Establishes BuddyHQ as a production tool, not a draft tool. The editor pattern extends to email composition and any future text-based content type. Users finish the work in BuddyHQ they don't pass it through three other tools to publish.
SME research surfaced a recurring complaint: “I made a great asset last quarter. I have no idea where it is now.” Without a reuse layer, every piece of content becomes a one-time output. Compounding value never accrues.
Proposed the three-tier hierarchy mid-project, in a team design review. Chat → Project → Library gave content a permanent home. Filter by type (video, post, email, audio), approval status, project. The Library is a single searchable surface across the entire workspace.
The most underestimated feature in the product. The Library is what makes BuddyHQ a platform, not a tool. It scales from one user to an enterprise team without architectural redesign. It's also the foundation for future search, recommendations, and AI-powered reuse suggestions.
I worked closely with engineering across every module. Our goal was to ensure every design decision was technically feasible, scalable, and future-proof especially as we moved toward modular components and partner integrations.
Built reusable component patterns from day one. Every module shares the same canvas, the same generation panel, the same editing primitives. Reduced design debt before it could accumulate.
The hardest placement call in the product. Three rounds of testing with engineering fixed-top vs sidebar vs contextual landed on contextual-on-selection. The principle: the tool should never compete with the work.
The three-tier content hierarchy emerged in a team design review, not a brief. I proposed it mid-project; engineering scoped feasibility in the same week. The structure came from the problem, not the spec.
This wasn't handoff. We co-created infrastructure that's still being built on. Every component, every pattern, every decision is something the team can extend confidently, not just use once.
BuddyHQ is built and pre-release. The honest story is about what was designed, validated, and shipped. Not paid-customer metrics that don't yet exist. Here's what's real:
Core modules shipped end-to-end. Chat Centre, Video Snippets, Post Creator, Audio Bites, Long-Form Editor, Global Library.
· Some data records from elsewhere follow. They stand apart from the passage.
**src/rtl/spi_pkg.sv**
```systemverilog
package spi_pkg;
  typedef enum logic [1:0] {
    ROLE_NONE   = 2'd0,
    ROLE_MASTER = 2'd1,
    ROLE_SLAVE  = 2'd2
  } spi_role_e;

  localparam logic [3:0] MODE_CODE_MASTER = 4'hE;
  localparam logic [3:0] MODE_CODE_SLAVE  = 4'hF;
  localparam logic [1:0] CLK_SRC_EXT      = 2'd3;

  function automatic spi_role_e decode_role(input logic [3:0] code);
    if (code == MODE_CODE_MASTER)     return ROLE_MASTER;
    else if (code == MODE_CODE_SLAVE) return ROLE_SLAVE;
    else                              return ROLE_NONE;
  endfunction
endpackage

```
**src/rtl/spi_role_ctl.sv**
```systemverilog
module spi_role_ctl
  import spi_pkg::*;
(
  input  logic       clk,
  input  logic       rst,
  input  logic       soft_rst,
  input  logic [3:0] mode_code,
  output spi_role_e  role
);
  always_ff @(posedge clk) begin
    if (rst || soft_rst) role <= decode_role(mode_code);
  end


  role_hold_chk: assert property (@(posedge clk) disable iff (rst)
    !soft_rst |=> $stable(role));
endmodule

```
**src/rtl/spi_baud.sv**
```systemverilog
module spi_baud #(
  parameter int DIV_W = 8
) (
  input  logic             clk,
  input  logic             clr,
  input  logic             run,
  input  logic [DIV_W-1:0] div,
  output logic             tick
);
  logic [DIV_W-1:0] cnt;

  assign tick = run && (cnt == div);

  always_ff @(posedge clk) begin
    if (clr || !run) cnt <= '0;
    else if (tick)   cnt <= '0;
    else             cnt <= cnt + 1'b1;
  end
endmodule

```
**src/rtl/spi_master_fsm.sv**
```systemverilog
module spi_master_fsm #(
  parameter int DATA_W = 8,
  parameter int DIV_W  = 8
) (
  input  logic              clk,
  input  logic              rst,
  input  logic              clr,
  input  logic              en,
  input  logic [DIV_W-1:0]  baud_div,
  input  logic [DATA_W-1:0] tx_data,
  input  logic              tx_start,
  input  logic              miso,
  output logic              mosi,
  output logic              sck,
  output logic              ss_n,
  output logic              busy,
  output logic [DATA_W-1:0] rx_data,
  output logic              rx_valid
);
  localparam int CNT_W = (DATA_W > 1) ? $clog2(DATA_W) : 1;
  localparam logic [CNT_W-1:0] LAST_BIT = CNT_W'(DATA_W - 1);

  typedef enum logic [1:0] {M_IDLE, M_SETUP, M_XFER, M_HOLD} mstate_e;

  mstate_e           state;
  logic [DATA_W-1:0] tx_sh;
  logic [DATA_W-1:0] rx_sh;
  logic [CNT_W-1:0]  bit_cnt;
  logic              hold_half;
  logic              tick;

  spi_baud #(.DIV_W(DIV_W)) u_baud (
    .clk  (clk),
    .clr  (clr),
    .run  (state != M_IDLE),
    .div  (baud_div),
    .tick (tick)
  );

  assign mosi = tx_sh[DATA_W-1];
  assign busy = (state != M_IDLE);

  always_ff @(posedge clk) begin
    if (clr) begin
      state     <= M_IDLE;
      tx_sh     <= '0;
      rx_sh     <= '0;
      bit_cnt   <= '0;
      hold_half <= 1'b0;
      sck       <= 1'b0;
      ss_n      <= 1'b1;
      rx_data   <= '0;
      rx_valid  <= 1'b0;
    end else begin
      rx_valid <= 1'b0;
      case (state)
        M_IDLE: begin
          if (tx_start && en) begin
            tx_sh   <= tx_data;
            bit_cnt <= '0;
            ss_n    <= 1'b0;
            state   <= M_SETUP;
          end
        end
        M_SETUP: if (tick) state <= M_XFER;
        M_XFER: begin
          if (tick) begin
            if (!sck) begin
              sck   <= 1'b1;
              rx_sh <= {rx_sh[DATA_W-2:0], miso};
            end else begin
              sck <= 1'b0;
              if (bit_cnt == LAST_BIT) begin
                hold_half <= 1'b0;
                state     <= M_HOLD;
              end else begin
                bit_cnt <= bit_cnt + 1'b1;
                tx_sh   <= {tx_sh[DATA_W-2:0], 1'b0};
              end
            end
          end
        end
        M_HOLD: begin
          if (tick) begin
            if (!hold_half) hold_half <= 1'b1;
            else begin
              ss_n     <= 1'b1;
              rx_data  <= rx_sh;
              rx_valid <= 1'b1;
              state    <= M_IDLE;
            end
          end
        end
        default: state <= M_IDLE;
      endcase
    end
  end


  sck_inside_select_chk: assert property (@(posedge clk) disable iff (rst)
    sck |-> !ss_n);


  master_valid_pulse_chk: assert property (@(posedge clk) disable iff (rst)
    rx_valid |=> !rx_valid);


  refused_start_chk: assert property (@(posedge clk) disable iff (rst)
    (!en && !busy && !clr) |=> ss_n);


  soft_reset_idle_chk: assert property (@(posedge clk) disable iff (rst)
    clr |=> (!sck && ss_n && !busy && !rx_valid));
endmodule

```
**src/rtl/spi_slave_shift.sv**
```systemverilog
module spi_slave_shift #(
  parameter int DATA_W = 8,
  parameter int SYNC   = 2
) (
  input  logic              clk,
  input  logic              rst,
  input  logic              clr,
  input  logic [DATA_W-1:0] tx_data,
  input  logic              tx_start,
  input  logic              sck_pin,
  input  logic              ss_n_pin,
  input  logic              mosi_pin,
  output logic              miso,
  output logic              miso_oe,
  output logic [DATA_W-1:0] rx_data,
  output logic              rx_valid
);
  localparam int CNT_W = (DATA_W > 1) ? $clog2(DATA_W) : 1;
  localparam logic [CNT_W-1:0] LAST_BIT = CNT_W'(DATA_W - 1);

  logic [SYNC-1:0]   sck_p, ss_p, mosi_p;
  logic              sck_s, ss_s, mosi_s, sck_d;
  logic              rise, fall;
  logic [DATA_W-1:0] tx_buf, tx_sh, rx_sh;
  logic [CNT_W-1:0]  bit_cnt;

  assign sck_s  = sck_p[SYNC-1];
  assign ss_s   = ss_p[SYNC-1];
  assign mosi_s = mosi_p[SYNC-1];
  assign rise   = sck_s && !sck_d && !ss_s;
  assign fall   = !sck_s && sck_d && !ss_s;
  assign miso   = tx_sh[DATA_W-1];

  generate
    if (SYNC == 1) begin : g_sync1
      always_ff @(posedge clk) begin
        if (clr) begin
          sck_p <= '0; ss_p <= '1; mosi_p <= '0;
        end else begin
          sck_p <= sck_pin; ss_p <= ss_n_pin; mosi_p <= mosi_pin;
        end
      end
    end else begin : g_syncn
      always_ff @(posedge clk) begin
        if (clr) begin
          sck_p <= '0; ss_p <= '1; mosi_p <= '0;
        end else begin
          sck_p  <= {sck_p[SYNC-2:0], sck_pin};
          ss_p   <= {ss_p[SYNC-2:0], ss_n_pin};
          mosi_p <= {mosi_p[SYNC-2:0], mosi_pin};
        end
      end
    end
  endgenerate

  always_ff @(posedge clk) begin
    if (clr) begin
      sck_d    <= 1'b0;
      tx_buf   <= '0;
      tx_sh    <= '0;
      rx_sh    <= '0;
      bit_cnt  <= '0;
      miso_oe  <= 1'b0;
      rx_data  <= '0;
      rx_valid <= 1'b0;
    end else begin
      sck_d    <= sck_s;
      rx_valid <= 1'b0;
      miso_oe  <= !ss_s;
      if (tx_start) tx_buf <= tx_data;
      if (ss_s) begin
        bit_cnt <= '0;
        tx_sh   <= tx_start ? tx_data : tx_buf;
      end else if (rise) begin
        rx_sh <= {rx_sh[DATA_W-2:0], mosi_s};
        if (bit_cnt == LAST_BIT) begin
          bit_cnt  <= '0;
          rx_data  <= {rx_sh[DATA_W-2:0], mosi_s};
          rx_valid <= 1'b1;
          tx_sh    <= tx_buf;
        end else begin
          bit_cnt <= bit_cnt + 1'b1;
        end
      end else if (fall && bit_cnt != '0) begin
        tx_sh <= {tx_sh[DATA_W-2:0], 1'b0};
      end
    end
  end


  slave_tristate_chk: assert property (@(posedge clk) disable iff (rst)
    (!clr && !$past(clr) && $past(ss_s)) |-> !miso_oe);


  slave_valid_pulse_chk: assert property (@(posedge clk) disable iff (rst)
    rx_valid |=> !rx_valid);
endmodule

```
**src/rtl/usart_spi_core.sv**
```systemverilog
module usart_spi_core
  import spi_pkg::*;
#(
  parameter int DATA_W = 8,
  parameter int DIV_W  = 8,
  parameter int SYNC   = 2
) (
  input  logic              clk,
  input  logic              rst,
  input  logic              soft_rst,
  input  logic [3:0]        mode_code,
  input  logic [1:0]        clk_src,
  input  logic              clk_out_en,
  input  logic [DIV_W-1:0]  baud_div,
  input  logic [DATA_W-1:0] tx_data,
  input  logic              tx_start,
  output logic [DATA_W-1:0] rx_data,
  output logic              rx_valid,
  output logic              busy,
  output logic              txd_o,
  output logic              txd_oe,
  input  logic              rxd_i,
  output logic              sck_o,
  output logic              sck_oe,
  input  logic              sck_i,
  output logic              rts_o,
  input  logic              cts_i
);
  spi_role_e         role;
  logic              is_m, is_s, m_en;
  logic              m_mosi, m_sck, m_ss_n, m_busy, m_valid;
  logic [DATA_W-1:0] m_rx;
  logic              s_miso, s_oe, s_valid;
  logic [DATA_W-1:0] s_rx;

  spi_role_ctl u_role (
    .clk       (clk),
    .rst       (rst),
    .soft_rst  (soft_rst),
    .mode_code (mode_code),
    .role      (role)
  );

  assign is_m = (role == ROLE_MASTER);
  assign is_s = (role == ROLE_SLAVE);
  assign m_en = is_m && (clk_src != CLK_SRC_EXT) && clk_out_en;

  spi_master_fsm #(.DATA_W(DATA_W), .DIV_W(DIV_W)) u_master (
    .clk      (clk),
    .rst      (rst),
    .clr      (rst || soft_rst || !is_m),
    .en       (m_en),
    .baud_div (baud_div),
    .tx_data  (tx_data),
    .tx_start (tx_start),
    .miso     (rxd_i),
    .mosi     (m_mosi),
    .sck      (m_sck),
    .ss_n     (m_ss_n),
    .busy     (m_busy),
    .rx_data  (m_rx),
    .rx_valid (m_valid)
  );

  spi_slave_shift #(.DATA_W(DATA_W), .SYNC(SYNC)) u_slave (
    .clk      (clk),
    .rst      (rst),
    .clr      (rst || soft_rst || !is_s),
    .tx_data  (tx_data),
    .tx_start (tx_start),
    .sck_pin  (sck_i),
    .ss_n_pin (cts_i),
    .mosi_pin (rxd_i),
    .miso     (s_miso),
    .miso_oe  (s_oe),
    .rx_data  (s_rx),
    .rx_valid (s_valid)
  );

  always_comb begin
    txd_o    = 1'b1;
    txd_oe   = 1'b0;
    sck_o    = 1'b0;
    sck_oe   = 1'b0;
    rts_o    = 1'b1;
    rx_data  = '0;
    rx_valid = 1'b0;
    busy     = 1'b0;
    if (is_m) begin
      txd_o    = m_mosi;
      txd_oe   = 1'b1;
      sck_o    = m_sck;
      sck_oe   = 1'b1;
      rts_o    = m_ss_n;
      rx_data  = m_rx;
      rx_valid = m_valid;
      busy     = m_busy;
    end else if (is_s) begin
      txd_o    = s_miso;
      txd_oe   = s_oe;
      rx_data  = s_rx;
      rx_valid = s_valid;
    end
  end


  inactive_idle_chk: assert property (@(posedge clk) disable iff (rst)
    (!is_m && !is_s) |-> (!sck_oe && !txd_oe && rts_o && !rx_valid));
endmodule

```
All built and integrated with the AI engine, ready for pre-release.
Content output formats video snippets, social posts, emails, blogs, audio clips, UGC pages, and platform-specific resizes. All from a single unified interface.
Marketing professionals interviewed across SME sessions and PoC validation. Conversational-first interaction model validated with 5/5 teams completing core tasks unaided.
Average time to first output in PoC testing versus 3–7 days in the existing manual workflow. Stakeholder validation greenlit the next phase of partner-facing rollout.
The three-tier hierarchy and modular component system weren't add-ons they were the foundation. Strategic systems thinking helped us build not just a usable tool, but a platform that supports reusability, customization, and future integrations without redesign.
Mid-project, I had real doubts about the AI premise. Working through that tension made me design for augmentation, not replacement. The output is AI-generated, but every screen is built around a human making the final call.
The editor toolbar placement a small, seemingly tactical decision consumed more debate than any major flow. Friction lives in the details. A toolbar in the wrong position doesn't just annoy users; it makes the whole product feel unpolished.
The three-tier hierarchy wasn't in the brief. It emerged from a mid-project design review. That's the kind of decision that only happens if you're paying attention to what's breaking, not just what's been scoped.
From shaping the MVP vision with the founder to debugging interaction states with engineering, this project taught me how to align across product, dev, and user needs fast and how the best designs come from co-creation, not handoff.